TASK:
Once you reach the line containing "if (q_load) rd_pend <= 1'b0;" in the entries below, write out that line and each one after it down to the line containing "3'd4: seg_end = 4'd5;", exactly and with nothing added.

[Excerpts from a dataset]
+--

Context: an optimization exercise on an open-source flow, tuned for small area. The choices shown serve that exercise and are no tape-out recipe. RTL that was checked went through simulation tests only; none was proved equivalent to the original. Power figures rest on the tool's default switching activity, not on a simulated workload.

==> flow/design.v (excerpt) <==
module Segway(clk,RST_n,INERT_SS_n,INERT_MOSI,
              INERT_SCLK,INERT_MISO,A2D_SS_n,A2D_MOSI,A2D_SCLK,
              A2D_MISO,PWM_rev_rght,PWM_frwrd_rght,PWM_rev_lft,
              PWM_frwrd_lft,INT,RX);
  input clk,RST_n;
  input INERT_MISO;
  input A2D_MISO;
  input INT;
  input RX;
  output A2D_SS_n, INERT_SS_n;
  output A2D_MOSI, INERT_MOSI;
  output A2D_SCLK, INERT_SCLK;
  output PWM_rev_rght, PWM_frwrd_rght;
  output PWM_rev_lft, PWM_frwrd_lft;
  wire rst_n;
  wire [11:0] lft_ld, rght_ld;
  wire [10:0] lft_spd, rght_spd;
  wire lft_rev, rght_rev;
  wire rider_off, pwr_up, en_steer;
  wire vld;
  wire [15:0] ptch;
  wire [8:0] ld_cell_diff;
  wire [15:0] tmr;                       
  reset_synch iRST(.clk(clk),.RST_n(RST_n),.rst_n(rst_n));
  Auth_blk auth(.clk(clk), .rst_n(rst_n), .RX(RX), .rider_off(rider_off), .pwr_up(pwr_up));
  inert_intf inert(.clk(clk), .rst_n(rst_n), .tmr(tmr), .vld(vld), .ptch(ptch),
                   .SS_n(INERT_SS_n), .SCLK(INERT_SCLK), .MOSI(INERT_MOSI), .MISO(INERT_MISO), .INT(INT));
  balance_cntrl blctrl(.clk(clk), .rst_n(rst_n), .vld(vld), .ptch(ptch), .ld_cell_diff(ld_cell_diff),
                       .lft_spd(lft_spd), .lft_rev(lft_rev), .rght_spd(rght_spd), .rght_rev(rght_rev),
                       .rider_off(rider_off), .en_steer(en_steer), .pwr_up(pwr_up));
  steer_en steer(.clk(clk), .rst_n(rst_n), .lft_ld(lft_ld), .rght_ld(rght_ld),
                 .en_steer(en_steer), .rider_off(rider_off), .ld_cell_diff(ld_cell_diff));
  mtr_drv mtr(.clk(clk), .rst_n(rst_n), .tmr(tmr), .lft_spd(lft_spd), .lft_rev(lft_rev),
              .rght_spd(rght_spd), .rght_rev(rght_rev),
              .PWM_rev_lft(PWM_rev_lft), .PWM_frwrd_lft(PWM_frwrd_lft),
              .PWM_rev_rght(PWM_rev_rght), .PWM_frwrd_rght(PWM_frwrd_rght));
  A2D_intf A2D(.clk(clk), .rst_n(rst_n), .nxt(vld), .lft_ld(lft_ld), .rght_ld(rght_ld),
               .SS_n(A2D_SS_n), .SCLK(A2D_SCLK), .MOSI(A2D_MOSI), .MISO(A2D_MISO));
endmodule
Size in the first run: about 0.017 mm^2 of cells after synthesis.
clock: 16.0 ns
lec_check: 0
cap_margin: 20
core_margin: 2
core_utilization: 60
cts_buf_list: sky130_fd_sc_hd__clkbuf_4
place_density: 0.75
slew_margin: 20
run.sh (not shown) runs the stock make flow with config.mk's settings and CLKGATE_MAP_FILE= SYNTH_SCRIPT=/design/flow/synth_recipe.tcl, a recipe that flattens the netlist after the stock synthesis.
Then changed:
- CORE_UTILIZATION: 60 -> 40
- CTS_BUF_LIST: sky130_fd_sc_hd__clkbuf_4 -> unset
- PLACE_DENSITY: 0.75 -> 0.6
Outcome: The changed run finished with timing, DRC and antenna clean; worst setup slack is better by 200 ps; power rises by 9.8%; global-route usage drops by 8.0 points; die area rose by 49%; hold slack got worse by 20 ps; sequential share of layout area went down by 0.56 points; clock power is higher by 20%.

+--

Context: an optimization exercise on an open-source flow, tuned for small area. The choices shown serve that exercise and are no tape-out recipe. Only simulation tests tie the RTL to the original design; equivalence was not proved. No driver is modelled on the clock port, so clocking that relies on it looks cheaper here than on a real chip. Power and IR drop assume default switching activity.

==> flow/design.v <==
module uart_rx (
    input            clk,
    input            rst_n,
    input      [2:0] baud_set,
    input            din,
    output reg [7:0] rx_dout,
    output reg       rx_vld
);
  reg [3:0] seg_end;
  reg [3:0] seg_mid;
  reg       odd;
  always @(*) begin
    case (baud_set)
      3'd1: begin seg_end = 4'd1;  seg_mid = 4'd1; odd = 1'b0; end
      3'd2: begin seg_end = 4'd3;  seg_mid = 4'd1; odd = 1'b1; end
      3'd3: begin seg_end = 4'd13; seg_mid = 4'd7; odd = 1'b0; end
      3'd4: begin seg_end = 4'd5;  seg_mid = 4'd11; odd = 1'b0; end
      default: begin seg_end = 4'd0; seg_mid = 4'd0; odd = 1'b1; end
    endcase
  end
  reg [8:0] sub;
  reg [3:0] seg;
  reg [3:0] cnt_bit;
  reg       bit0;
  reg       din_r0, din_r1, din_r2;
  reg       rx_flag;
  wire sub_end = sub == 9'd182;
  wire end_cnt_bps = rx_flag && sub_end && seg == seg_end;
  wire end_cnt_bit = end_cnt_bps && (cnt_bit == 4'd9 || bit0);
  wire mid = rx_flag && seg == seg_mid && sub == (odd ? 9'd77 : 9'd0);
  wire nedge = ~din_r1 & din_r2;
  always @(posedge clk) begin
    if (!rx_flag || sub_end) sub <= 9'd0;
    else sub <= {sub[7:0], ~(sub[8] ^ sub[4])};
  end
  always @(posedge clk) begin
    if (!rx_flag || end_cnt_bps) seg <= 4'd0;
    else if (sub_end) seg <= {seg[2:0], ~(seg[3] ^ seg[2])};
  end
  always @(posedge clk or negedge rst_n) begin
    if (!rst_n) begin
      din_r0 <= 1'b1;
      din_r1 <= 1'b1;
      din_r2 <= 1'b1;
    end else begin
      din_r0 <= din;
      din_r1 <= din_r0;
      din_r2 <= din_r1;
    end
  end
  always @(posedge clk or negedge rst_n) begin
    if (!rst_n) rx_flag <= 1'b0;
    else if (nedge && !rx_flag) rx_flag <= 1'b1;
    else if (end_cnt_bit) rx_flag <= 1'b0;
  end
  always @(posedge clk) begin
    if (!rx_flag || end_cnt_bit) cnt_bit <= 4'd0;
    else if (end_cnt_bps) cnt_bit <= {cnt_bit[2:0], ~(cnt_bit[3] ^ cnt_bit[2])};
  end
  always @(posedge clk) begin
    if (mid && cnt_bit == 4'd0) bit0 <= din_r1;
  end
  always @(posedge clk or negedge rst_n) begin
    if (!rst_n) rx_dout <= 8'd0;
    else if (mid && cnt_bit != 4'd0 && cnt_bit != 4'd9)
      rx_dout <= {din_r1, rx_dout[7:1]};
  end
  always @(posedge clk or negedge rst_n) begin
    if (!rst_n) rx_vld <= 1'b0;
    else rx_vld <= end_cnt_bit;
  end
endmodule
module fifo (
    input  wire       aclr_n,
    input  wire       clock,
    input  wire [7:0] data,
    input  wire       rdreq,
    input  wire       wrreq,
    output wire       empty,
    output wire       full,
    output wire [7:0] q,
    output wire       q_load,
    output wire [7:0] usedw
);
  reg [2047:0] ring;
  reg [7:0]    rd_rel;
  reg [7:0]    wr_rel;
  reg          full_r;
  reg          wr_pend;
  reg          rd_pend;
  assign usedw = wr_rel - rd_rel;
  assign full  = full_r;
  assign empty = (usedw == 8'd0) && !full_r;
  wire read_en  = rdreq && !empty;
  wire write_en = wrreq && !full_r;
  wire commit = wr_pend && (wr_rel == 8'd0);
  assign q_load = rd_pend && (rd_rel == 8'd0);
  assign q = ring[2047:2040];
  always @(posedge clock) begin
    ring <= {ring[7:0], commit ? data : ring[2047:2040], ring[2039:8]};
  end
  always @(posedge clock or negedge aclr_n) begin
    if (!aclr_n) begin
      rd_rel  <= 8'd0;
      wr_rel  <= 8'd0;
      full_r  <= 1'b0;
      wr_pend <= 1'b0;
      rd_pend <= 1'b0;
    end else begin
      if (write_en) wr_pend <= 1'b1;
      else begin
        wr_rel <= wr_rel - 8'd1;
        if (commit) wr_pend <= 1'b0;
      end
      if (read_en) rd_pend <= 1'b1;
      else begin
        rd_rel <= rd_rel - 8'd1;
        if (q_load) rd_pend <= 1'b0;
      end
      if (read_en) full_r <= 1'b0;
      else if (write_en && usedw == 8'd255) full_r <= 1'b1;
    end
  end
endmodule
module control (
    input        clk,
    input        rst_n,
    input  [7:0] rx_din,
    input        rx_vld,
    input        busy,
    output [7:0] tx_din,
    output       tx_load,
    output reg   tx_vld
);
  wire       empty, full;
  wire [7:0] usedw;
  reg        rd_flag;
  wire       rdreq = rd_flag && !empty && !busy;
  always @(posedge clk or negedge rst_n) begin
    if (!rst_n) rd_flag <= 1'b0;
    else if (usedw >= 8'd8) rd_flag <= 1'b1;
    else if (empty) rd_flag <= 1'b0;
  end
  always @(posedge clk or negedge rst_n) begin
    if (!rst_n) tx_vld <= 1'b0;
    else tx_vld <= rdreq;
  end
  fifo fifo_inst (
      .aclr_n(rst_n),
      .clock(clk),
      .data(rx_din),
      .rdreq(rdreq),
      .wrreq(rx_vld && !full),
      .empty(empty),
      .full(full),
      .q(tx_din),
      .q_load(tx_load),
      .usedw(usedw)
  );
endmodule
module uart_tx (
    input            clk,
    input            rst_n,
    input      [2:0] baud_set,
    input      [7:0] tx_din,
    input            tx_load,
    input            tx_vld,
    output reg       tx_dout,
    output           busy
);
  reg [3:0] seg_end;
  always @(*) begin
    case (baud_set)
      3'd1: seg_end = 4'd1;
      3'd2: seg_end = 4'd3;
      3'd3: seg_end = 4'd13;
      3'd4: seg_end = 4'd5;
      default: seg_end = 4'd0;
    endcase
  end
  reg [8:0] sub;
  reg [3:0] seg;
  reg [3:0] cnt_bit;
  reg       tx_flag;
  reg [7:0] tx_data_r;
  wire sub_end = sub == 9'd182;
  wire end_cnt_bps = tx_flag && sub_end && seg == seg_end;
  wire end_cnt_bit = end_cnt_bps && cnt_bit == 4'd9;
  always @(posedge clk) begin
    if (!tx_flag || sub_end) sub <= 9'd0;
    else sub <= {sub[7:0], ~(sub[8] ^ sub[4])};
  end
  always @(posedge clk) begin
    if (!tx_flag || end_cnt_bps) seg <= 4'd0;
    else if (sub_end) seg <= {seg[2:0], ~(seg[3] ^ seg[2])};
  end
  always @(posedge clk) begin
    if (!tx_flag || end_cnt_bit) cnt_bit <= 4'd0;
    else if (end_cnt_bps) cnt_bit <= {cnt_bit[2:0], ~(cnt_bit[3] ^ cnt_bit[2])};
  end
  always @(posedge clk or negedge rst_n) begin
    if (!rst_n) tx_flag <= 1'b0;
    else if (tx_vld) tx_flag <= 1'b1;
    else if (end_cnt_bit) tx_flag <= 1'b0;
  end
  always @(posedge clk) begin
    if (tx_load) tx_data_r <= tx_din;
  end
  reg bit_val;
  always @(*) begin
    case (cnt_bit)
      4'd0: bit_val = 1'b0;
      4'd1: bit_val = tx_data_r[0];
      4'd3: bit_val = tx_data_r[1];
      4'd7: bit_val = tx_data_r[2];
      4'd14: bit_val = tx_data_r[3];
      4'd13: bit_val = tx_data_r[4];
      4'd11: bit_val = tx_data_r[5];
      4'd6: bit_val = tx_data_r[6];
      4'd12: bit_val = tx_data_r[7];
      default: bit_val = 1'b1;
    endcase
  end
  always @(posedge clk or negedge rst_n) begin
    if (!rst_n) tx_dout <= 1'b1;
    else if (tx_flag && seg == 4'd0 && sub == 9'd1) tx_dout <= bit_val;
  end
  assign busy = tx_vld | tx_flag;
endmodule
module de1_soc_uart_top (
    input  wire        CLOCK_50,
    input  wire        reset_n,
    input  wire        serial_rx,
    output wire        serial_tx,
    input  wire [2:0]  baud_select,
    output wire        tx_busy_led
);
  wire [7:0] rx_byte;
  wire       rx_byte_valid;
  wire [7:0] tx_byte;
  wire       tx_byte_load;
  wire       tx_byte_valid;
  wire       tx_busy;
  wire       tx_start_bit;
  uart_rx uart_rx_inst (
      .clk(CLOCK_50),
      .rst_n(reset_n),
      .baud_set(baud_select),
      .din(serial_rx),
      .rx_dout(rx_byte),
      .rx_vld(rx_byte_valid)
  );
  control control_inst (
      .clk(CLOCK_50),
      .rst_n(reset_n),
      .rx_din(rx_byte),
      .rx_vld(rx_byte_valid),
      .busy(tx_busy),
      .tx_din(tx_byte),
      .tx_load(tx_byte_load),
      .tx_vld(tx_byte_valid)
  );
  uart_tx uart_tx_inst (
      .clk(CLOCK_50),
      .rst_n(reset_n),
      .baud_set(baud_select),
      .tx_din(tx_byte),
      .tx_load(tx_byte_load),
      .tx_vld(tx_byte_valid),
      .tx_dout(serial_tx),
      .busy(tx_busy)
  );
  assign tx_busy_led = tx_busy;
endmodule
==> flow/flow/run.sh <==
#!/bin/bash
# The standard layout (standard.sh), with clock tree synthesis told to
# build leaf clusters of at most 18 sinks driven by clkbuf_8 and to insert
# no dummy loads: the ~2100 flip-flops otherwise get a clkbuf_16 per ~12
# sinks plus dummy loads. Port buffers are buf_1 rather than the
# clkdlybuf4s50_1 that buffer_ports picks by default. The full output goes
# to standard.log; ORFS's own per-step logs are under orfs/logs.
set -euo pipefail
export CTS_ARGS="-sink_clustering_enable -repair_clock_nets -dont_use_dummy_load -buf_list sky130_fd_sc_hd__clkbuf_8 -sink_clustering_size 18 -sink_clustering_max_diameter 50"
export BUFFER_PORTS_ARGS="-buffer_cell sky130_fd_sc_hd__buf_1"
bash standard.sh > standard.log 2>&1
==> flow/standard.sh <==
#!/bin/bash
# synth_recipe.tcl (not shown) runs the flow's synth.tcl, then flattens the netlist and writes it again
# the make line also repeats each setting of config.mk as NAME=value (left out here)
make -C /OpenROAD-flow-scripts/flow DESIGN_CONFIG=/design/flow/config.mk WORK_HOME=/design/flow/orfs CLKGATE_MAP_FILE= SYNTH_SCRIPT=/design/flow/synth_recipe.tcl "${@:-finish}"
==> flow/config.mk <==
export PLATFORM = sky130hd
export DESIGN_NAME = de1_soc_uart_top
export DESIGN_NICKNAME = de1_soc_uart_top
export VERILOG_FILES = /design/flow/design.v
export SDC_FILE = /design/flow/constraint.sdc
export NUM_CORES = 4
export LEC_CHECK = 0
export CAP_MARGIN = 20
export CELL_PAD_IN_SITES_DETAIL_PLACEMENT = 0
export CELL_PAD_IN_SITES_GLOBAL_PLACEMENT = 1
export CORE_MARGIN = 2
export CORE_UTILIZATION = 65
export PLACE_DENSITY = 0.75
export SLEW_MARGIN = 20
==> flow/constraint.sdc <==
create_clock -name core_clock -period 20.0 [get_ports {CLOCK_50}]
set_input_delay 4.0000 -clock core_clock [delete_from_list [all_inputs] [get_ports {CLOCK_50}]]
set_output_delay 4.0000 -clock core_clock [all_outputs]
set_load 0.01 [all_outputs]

+--

RESPONSE AREA:
        if (q_load) rd_pend <= 1'b0;
      end
      if (read_en) full_r <= 1'b0;
      else if (write_en && usedw == 8'd255) full_r <= 1'b1;
    end
  end
endmodule
module control (
    input        clk,
    input        rst_n,
    input  [7:0] rx_din,
    input        rx_vld,
    input        busy,
    output [7:0] tx_din,
    output       tx_load,
    output reg   tx_vld
);
  wire       empty, full;
  wire [7:0] usedw;
  reg        rd_flag;
  wire       rdreq = rd_flag && !empty && !busy;
  always @(posedge clk or negedge rst_n) begin
    if (!rst_n) rd_flag <= 1'b0;
    else if (usedw >= 8'd8) rd_flag <= 1'b1;
    else if (empty) rd_flag <= 1'b0;
  end
  always @(posedge clk or negedge rst_n) begin
    if (!rst_n) tx_vld <= 1'b0;
    else tx_vld <= rdreq;
  end
  fifo fifo_inst (
      .aclr_n(rst_n),
      .clock(clk),
      .data(rx_din),
      .rdreq(rdreq),
      .wrreq(rx_vld && !full),
      .empty(empty),
      .full(full),
      .q(tx_din),
      .q_load(tx_load),
      .usedw(usedw)
  );
endmodule
module uart_tx (
    input            clk,
    input            rst_n,
    input      [2:0] baud_set,
    input      [7:0] tx_din,
    input            tx_load,
    input            tx_vld,
    output reg       tx_dout,
    output           busy
);
  reg [3:0] seg_end;
  always @(*) begin
    case (baud_set)
      3'd1: seg_end = 4'd1;
      3'd2: seg_end = 4'd3;
      3'd3: seg_end = 4'd13;
      3'd4: seg_end = 4'd5;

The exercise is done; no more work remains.